Stored data entries –
=== Section Start ===

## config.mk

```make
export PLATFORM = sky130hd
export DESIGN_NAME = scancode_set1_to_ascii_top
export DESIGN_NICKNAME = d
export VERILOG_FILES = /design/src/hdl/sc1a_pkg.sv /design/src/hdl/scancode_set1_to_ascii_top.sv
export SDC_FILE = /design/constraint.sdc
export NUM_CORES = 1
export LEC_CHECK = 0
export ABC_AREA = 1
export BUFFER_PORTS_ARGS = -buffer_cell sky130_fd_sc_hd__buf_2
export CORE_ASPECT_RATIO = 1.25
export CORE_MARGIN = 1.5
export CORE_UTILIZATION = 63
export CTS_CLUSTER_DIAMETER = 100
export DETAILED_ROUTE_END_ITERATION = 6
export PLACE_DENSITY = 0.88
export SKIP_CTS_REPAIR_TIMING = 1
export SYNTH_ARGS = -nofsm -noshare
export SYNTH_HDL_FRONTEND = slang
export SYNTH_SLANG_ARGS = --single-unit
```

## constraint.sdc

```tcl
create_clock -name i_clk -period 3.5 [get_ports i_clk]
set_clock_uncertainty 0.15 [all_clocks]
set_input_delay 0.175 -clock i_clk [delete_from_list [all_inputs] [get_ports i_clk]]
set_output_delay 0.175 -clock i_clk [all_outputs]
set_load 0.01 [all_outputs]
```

=== Section End ===
=== Section Start ===

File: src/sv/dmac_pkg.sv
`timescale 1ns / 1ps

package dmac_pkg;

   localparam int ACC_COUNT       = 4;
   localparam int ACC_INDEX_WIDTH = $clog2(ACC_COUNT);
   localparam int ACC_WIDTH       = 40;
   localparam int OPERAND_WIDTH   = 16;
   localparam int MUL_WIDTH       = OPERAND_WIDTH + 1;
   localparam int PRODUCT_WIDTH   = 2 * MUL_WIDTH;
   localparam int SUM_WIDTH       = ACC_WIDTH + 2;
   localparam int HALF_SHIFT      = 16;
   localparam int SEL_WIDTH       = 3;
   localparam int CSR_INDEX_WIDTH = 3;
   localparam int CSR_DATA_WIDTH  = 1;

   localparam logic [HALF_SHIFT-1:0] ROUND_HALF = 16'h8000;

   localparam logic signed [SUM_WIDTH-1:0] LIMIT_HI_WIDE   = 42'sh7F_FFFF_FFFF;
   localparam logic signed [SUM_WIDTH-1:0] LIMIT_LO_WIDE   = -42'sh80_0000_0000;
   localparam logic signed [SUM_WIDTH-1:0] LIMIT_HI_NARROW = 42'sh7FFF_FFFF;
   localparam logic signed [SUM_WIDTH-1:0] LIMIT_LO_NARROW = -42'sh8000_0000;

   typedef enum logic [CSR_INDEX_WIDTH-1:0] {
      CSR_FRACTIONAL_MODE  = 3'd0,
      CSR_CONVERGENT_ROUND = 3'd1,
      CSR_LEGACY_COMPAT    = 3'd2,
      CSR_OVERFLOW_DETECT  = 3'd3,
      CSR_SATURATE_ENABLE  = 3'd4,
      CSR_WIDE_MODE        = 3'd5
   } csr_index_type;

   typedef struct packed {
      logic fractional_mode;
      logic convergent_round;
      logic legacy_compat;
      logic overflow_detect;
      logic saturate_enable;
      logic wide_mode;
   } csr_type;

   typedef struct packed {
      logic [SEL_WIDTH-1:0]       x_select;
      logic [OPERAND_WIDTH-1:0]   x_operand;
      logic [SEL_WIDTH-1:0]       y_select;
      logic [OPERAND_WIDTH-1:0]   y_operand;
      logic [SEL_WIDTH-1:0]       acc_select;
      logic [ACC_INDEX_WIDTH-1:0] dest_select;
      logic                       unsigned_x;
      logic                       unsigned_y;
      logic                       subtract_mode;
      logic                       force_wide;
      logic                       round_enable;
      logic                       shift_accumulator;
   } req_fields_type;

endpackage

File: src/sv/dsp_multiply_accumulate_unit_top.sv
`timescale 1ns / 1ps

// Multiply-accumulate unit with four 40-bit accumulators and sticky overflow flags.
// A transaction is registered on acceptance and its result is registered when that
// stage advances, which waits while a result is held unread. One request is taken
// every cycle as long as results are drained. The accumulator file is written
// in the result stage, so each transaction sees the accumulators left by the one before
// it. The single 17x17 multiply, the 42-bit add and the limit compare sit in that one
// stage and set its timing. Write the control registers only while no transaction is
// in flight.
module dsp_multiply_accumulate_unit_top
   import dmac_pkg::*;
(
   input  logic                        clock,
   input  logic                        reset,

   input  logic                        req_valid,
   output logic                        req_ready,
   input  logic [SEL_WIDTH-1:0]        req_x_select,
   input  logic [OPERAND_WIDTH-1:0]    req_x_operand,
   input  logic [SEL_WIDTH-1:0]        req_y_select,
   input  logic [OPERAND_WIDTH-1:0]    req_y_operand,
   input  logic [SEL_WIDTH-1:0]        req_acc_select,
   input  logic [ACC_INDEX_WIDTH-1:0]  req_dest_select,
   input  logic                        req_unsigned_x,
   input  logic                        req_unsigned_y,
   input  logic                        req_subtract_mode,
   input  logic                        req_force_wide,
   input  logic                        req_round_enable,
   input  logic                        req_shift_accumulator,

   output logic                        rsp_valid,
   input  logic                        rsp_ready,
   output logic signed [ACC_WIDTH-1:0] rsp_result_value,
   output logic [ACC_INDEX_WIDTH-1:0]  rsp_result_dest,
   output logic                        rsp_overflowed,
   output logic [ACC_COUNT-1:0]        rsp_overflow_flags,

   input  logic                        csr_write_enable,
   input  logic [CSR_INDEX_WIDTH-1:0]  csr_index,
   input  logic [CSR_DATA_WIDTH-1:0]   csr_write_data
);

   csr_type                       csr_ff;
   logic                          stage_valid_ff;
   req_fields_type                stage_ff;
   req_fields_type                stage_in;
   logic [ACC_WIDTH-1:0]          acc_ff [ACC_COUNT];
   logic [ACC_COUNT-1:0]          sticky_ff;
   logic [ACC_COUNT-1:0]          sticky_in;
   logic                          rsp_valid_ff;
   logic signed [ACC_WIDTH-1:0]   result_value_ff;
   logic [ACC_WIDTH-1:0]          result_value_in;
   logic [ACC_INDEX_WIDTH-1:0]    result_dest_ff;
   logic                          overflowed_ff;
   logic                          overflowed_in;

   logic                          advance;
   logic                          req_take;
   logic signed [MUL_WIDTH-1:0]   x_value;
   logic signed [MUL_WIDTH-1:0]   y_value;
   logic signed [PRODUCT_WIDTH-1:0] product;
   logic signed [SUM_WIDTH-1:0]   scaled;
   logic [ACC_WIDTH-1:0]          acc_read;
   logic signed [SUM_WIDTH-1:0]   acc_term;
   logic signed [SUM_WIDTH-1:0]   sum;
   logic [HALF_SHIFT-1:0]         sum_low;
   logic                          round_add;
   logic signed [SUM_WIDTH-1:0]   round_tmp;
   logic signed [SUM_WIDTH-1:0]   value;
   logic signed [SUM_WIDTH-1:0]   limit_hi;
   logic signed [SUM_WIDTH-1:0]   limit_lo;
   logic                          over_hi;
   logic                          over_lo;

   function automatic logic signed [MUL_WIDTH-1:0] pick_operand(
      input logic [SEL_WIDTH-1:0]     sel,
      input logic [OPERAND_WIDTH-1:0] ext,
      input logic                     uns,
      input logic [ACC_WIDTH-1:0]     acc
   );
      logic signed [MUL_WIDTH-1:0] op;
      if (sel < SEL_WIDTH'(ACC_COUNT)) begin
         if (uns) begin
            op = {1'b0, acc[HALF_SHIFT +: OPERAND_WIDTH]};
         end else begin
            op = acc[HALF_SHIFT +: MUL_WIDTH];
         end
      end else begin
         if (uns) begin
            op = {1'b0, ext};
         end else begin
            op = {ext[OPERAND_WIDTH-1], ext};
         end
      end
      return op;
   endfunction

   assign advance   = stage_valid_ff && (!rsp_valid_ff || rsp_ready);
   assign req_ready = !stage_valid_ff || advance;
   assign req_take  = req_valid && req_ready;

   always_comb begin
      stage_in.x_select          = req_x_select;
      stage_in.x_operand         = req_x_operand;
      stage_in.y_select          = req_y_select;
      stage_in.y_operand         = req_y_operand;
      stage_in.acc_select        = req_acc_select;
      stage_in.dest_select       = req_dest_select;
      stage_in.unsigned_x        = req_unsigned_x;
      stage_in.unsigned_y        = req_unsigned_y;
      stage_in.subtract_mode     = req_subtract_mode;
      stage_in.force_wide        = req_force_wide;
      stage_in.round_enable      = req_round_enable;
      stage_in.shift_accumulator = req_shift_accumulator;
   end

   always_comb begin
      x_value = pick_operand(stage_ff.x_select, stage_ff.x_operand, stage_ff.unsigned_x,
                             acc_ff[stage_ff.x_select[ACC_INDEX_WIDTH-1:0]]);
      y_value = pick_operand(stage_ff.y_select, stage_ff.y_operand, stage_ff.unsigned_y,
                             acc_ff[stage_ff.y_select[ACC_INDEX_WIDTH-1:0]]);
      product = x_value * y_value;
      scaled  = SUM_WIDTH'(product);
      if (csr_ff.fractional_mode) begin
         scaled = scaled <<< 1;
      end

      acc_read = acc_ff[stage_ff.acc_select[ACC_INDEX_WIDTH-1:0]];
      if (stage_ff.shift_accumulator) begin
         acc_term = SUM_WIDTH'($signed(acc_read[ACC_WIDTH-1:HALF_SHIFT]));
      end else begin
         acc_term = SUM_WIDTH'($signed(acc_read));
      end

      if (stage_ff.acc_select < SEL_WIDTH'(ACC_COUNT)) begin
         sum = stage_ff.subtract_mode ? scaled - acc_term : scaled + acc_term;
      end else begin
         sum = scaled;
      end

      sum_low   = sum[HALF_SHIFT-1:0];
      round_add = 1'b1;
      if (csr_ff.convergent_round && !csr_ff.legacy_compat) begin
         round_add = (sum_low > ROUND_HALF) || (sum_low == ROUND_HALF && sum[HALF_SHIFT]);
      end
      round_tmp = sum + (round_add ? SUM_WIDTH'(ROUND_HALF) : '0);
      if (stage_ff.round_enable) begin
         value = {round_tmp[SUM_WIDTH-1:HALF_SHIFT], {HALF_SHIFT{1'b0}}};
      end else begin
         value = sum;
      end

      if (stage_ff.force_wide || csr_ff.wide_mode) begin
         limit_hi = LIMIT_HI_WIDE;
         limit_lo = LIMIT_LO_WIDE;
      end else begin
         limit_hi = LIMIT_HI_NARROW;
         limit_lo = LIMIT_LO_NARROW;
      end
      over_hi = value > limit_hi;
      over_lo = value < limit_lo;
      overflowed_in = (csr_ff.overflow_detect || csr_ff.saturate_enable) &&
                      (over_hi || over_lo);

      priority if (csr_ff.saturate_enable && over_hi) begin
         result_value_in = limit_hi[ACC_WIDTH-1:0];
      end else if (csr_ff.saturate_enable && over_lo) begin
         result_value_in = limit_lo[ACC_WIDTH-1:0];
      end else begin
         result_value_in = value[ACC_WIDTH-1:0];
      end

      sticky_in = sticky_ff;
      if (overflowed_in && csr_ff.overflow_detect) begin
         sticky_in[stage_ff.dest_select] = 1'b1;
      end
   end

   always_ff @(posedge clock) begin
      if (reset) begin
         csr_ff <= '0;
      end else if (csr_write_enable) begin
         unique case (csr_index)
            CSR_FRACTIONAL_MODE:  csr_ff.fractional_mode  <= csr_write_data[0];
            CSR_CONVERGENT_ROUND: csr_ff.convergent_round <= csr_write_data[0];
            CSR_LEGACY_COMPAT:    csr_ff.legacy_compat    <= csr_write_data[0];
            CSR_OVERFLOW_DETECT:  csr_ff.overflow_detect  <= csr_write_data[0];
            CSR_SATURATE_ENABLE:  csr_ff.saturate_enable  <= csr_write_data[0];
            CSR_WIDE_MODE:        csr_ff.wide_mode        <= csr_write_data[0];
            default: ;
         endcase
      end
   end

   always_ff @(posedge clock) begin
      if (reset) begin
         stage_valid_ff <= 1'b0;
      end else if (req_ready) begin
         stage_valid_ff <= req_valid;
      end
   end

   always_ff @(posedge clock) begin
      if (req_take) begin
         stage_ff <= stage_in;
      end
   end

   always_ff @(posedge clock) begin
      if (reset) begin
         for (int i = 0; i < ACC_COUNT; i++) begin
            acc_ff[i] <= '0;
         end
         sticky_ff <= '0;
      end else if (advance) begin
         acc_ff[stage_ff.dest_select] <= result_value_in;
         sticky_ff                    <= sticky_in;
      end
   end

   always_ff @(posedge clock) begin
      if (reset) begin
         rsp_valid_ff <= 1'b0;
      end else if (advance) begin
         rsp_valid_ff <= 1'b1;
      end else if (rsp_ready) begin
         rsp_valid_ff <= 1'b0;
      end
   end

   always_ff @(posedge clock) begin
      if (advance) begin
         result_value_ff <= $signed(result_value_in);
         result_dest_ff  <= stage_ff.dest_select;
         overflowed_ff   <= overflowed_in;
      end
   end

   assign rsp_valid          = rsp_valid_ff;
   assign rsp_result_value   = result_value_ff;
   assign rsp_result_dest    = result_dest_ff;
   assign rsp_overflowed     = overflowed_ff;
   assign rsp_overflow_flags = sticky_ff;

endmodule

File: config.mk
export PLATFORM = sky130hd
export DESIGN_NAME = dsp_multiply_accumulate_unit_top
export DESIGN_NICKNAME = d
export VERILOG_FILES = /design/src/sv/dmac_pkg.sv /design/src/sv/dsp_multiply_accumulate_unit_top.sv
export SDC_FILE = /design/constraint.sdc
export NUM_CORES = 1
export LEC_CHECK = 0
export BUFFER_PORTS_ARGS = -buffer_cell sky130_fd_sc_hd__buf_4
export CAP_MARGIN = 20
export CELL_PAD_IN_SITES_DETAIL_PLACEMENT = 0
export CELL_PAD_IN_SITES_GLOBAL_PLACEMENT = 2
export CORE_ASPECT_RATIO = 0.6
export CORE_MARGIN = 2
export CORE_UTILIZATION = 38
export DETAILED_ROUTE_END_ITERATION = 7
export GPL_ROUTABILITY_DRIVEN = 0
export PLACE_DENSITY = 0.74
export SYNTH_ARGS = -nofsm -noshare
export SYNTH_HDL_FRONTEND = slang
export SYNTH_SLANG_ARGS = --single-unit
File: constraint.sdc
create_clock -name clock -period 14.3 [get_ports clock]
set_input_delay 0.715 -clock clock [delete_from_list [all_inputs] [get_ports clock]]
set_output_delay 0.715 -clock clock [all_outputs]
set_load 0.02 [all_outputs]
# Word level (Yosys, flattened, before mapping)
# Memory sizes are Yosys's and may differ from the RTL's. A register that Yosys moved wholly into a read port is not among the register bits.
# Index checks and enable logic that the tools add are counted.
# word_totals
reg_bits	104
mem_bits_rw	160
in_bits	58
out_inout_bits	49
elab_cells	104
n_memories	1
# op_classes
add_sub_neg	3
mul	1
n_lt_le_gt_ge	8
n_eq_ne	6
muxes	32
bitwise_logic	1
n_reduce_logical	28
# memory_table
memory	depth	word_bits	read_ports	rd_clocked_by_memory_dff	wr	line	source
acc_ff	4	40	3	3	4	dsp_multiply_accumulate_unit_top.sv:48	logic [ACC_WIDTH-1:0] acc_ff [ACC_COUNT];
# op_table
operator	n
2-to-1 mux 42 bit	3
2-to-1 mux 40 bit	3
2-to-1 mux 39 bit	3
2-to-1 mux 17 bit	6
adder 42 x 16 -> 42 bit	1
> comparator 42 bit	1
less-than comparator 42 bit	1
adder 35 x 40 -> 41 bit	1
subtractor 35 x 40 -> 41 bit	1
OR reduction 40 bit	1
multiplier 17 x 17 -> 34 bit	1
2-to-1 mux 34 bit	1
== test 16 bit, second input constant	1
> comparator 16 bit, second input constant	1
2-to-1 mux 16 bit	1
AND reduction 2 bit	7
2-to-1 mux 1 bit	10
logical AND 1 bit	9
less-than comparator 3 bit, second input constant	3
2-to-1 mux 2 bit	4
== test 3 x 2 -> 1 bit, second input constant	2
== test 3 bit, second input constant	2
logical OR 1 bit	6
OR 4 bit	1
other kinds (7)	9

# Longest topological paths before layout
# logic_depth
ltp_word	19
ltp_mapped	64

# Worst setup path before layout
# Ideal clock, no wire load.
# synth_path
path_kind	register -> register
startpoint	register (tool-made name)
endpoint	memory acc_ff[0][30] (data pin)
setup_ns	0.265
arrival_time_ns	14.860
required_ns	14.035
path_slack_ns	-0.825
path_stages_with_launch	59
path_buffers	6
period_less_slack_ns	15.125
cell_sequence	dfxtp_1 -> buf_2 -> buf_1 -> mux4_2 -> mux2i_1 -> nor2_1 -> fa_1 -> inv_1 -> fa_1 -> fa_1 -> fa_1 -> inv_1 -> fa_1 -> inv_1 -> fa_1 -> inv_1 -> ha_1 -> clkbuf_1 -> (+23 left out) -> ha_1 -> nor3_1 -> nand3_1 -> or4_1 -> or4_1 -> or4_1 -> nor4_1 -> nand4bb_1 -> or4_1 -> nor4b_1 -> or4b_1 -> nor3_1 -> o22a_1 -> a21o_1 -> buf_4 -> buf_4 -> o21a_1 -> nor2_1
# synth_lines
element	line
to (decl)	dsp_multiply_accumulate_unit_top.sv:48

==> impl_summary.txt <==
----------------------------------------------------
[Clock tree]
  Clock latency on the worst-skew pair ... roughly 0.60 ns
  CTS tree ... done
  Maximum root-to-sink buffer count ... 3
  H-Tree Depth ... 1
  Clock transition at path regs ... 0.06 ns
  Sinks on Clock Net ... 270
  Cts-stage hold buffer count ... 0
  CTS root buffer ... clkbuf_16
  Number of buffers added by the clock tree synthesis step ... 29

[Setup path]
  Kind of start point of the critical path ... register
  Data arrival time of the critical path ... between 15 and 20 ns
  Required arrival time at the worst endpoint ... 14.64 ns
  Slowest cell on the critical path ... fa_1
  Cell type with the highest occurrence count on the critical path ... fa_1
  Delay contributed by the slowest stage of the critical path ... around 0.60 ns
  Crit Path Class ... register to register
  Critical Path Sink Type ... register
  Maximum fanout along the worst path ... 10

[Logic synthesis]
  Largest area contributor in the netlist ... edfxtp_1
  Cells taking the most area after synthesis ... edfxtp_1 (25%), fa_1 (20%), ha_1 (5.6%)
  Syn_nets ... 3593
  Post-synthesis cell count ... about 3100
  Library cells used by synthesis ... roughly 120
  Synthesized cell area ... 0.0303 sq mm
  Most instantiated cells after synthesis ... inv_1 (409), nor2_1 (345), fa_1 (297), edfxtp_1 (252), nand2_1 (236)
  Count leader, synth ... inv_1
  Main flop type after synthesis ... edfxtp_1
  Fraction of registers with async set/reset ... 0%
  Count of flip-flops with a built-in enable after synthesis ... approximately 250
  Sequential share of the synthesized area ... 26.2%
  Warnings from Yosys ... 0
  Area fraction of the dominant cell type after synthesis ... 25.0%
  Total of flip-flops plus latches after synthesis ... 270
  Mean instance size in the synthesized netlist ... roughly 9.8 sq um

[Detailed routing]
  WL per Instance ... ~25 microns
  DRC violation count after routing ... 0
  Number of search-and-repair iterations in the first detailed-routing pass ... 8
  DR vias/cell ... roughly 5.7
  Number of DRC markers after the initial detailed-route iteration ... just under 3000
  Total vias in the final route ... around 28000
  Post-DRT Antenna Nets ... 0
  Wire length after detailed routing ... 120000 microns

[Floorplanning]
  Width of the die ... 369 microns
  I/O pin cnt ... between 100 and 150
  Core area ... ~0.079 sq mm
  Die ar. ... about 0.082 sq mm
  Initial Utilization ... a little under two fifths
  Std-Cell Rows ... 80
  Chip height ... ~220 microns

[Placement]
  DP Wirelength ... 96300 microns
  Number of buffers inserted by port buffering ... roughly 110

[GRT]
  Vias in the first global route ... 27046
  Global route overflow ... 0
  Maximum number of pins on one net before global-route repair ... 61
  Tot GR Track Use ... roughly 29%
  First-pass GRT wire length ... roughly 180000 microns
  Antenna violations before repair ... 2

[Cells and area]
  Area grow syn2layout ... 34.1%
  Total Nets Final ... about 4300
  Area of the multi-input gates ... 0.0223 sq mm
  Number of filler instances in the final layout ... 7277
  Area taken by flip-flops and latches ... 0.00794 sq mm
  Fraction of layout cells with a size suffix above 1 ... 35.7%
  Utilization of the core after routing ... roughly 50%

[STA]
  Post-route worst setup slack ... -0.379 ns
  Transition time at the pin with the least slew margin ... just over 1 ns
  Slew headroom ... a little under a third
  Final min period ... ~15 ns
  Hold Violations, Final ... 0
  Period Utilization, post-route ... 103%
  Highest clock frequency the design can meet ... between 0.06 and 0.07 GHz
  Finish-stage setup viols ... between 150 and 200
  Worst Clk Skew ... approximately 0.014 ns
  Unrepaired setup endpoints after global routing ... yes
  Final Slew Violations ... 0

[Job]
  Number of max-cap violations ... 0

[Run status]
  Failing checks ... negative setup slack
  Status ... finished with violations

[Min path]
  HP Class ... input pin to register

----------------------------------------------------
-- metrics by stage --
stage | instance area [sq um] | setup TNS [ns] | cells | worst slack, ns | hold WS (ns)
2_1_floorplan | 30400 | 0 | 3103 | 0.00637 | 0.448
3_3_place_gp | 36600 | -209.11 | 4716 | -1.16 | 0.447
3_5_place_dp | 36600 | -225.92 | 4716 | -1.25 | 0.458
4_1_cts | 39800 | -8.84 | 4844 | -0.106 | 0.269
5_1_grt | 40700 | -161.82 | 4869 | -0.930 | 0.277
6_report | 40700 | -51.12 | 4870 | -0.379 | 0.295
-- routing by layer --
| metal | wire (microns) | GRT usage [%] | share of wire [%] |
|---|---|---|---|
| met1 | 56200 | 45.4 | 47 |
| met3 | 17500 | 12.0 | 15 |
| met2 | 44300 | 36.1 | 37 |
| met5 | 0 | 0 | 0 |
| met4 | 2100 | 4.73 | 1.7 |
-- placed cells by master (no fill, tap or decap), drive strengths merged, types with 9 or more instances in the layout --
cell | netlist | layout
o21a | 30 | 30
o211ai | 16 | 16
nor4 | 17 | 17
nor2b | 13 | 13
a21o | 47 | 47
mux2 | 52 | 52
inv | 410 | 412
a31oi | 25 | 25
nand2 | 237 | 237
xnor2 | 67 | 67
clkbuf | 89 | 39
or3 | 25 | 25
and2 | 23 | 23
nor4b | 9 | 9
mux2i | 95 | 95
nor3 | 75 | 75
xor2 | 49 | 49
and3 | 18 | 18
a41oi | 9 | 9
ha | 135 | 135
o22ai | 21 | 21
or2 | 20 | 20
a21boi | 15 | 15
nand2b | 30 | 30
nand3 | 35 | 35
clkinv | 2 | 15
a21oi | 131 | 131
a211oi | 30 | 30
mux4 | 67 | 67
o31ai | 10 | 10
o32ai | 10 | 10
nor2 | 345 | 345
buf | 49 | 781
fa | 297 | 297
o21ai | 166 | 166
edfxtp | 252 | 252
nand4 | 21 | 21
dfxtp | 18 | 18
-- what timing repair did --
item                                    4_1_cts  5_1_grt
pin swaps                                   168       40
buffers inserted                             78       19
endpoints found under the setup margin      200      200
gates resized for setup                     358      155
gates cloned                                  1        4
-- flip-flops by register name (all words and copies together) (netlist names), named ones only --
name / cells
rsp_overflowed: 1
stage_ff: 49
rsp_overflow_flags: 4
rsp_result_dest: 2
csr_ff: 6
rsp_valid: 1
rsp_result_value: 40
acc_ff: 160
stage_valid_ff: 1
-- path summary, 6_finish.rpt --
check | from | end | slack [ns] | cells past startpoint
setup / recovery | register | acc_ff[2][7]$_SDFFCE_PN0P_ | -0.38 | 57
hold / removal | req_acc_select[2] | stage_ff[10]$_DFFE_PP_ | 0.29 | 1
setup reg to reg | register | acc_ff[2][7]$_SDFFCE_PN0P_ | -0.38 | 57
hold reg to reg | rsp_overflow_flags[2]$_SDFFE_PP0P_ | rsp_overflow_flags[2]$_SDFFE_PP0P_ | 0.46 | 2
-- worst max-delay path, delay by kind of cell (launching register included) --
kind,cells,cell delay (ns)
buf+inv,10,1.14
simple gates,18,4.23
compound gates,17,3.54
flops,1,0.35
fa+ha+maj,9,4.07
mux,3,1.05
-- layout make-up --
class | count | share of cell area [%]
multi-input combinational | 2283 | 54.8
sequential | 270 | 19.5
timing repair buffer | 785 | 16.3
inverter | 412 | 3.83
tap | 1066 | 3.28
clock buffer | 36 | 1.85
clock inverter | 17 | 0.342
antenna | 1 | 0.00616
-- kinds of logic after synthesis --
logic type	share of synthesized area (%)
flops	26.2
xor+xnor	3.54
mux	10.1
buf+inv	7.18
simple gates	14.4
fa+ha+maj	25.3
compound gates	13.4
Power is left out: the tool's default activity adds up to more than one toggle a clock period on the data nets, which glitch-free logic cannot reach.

=== Section End ===

PROBLEM TO SOLVE – Search the records for the string "constraint" and, wherever a line contains it, please copy that line.

TASK OUTPUT –
export SDC_FILE = /design/constraint.sdc
## constraint.sdc
export SDC_FILE = /design/constraint.sdc
File: constraint.sdc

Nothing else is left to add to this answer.